Stored items
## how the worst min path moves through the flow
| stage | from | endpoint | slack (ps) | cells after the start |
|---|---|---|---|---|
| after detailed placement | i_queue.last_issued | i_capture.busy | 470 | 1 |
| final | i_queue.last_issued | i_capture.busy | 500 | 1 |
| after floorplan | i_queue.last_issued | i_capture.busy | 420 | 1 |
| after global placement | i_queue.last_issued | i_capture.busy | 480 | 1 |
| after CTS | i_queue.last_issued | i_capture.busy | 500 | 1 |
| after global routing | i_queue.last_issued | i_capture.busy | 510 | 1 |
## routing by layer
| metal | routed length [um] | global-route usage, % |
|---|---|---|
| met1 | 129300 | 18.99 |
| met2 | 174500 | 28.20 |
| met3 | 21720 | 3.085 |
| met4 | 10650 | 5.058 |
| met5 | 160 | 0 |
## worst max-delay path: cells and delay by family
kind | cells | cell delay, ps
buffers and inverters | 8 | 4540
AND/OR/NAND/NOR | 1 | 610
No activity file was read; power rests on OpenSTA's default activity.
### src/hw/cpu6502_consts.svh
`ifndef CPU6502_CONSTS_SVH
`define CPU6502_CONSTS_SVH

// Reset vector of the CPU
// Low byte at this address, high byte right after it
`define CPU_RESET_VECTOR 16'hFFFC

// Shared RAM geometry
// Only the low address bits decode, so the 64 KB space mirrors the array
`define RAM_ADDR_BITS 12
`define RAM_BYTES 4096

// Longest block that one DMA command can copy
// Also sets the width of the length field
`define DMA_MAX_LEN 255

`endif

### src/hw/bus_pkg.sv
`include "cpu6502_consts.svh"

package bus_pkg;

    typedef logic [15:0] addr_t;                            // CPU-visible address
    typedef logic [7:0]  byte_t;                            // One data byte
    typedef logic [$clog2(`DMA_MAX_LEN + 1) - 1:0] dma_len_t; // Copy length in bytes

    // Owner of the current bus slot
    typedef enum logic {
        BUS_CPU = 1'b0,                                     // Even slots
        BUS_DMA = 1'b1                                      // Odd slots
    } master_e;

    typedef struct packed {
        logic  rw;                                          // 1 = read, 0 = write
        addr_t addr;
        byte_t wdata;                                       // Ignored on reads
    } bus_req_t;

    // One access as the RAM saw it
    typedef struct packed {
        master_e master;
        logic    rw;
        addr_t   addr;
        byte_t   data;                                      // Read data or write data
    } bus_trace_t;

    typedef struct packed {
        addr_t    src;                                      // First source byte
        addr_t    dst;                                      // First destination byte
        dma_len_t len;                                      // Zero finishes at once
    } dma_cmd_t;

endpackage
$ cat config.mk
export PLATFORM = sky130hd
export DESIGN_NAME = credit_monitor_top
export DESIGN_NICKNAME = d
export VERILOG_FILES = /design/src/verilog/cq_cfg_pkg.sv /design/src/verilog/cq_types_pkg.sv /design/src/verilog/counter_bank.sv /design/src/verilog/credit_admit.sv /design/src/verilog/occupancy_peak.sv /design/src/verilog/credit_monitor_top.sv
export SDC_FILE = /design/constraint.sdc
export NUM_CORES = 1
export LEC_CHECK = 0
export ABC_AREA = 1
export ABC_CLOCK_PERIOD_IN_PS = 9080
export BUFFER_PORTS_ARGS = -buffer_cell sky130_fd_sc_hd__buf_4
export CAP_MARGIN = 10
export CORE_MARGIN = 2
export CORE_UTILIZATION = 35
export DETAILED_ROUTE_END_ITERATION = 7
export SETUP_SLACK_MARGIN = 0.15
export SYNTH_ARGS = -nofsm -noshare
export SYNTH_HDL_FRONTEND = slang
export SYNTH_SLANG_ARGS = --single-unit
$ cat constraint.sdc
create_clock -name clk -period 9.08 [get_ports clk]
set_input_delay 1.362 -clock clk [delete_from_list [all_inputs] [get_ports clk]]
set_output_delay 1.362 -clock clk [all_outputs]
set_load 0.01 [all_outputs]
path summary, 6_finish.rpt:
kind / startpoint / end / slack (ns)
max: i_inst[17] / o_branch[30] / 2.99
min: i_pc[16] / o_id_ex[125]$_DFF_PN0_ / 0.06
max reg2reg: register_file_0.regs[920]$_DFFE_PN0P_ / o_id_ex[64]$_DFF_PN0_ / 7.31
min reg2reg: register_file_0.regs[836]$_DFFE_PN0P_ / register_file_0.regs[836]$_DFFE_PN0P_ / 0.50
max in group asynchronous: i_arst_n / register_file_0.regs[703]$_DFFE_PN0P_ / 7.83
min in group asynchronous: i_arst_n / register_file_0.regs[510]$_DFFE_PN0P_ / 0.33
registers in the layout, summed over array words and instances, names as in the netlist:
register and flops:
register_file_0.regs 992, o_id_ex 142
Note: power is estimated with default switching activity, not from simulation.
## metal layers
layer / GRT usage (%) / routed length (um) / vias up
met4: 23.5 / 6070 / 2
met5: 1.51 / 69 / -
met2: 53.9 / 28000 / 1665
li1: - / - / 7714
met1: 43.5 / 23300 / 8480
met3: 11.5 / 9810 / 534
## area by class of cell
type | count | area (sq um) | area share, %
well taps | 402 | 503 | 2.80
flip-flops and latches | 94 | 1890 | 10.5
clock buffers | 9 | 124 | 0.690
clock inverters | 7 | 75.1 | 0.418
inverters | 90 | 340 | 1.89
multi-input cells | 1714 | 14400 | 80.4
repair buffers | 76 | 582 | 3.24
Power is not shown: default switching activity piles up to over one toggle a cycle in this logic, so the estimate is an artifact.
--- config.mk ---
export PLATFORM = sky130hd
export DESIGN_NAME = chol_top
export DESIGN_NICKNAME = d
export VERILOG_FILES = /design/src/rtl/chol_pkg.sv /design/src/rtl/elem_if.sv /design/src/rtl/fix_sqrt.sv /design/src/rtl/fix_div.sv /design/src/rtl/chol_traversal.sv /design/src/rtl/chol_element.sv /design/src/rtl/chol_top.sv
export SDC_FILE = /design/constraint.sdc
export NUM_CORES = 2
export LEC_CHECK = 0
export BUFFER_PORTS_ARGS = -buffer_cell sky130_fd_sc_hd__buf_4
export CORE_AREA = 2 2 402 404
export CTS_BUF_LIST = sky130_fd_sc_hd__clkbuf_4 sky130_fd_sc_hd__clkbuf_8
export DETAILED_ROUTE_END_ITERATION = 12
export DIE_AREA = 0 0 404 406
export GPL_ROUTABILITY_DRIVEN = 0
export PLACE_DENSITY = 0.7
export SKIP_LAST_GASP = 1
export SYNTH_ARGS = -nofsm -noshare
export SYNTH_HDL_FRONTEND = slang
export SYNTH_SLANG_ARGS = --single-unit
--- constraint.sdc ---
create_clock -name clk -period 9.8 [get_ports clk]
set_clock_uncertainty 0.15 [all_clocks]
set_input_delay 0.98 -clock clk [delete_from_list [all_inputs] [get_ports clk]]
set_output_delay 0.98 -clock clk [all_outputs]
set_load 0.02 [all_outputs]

EXERCISE PROMPT: Please transcribe only the lines in the records above running from the line that has "buffers and inverters | 8 | 4540" through the line that has "AND/OR/NAND/NOR | 1 | 610", both included, exactly as they appear.

FINISHED EXERCISE:
buffers and inverters | 8 | 4540
AND/OR/NAND/NOR | 1 | 610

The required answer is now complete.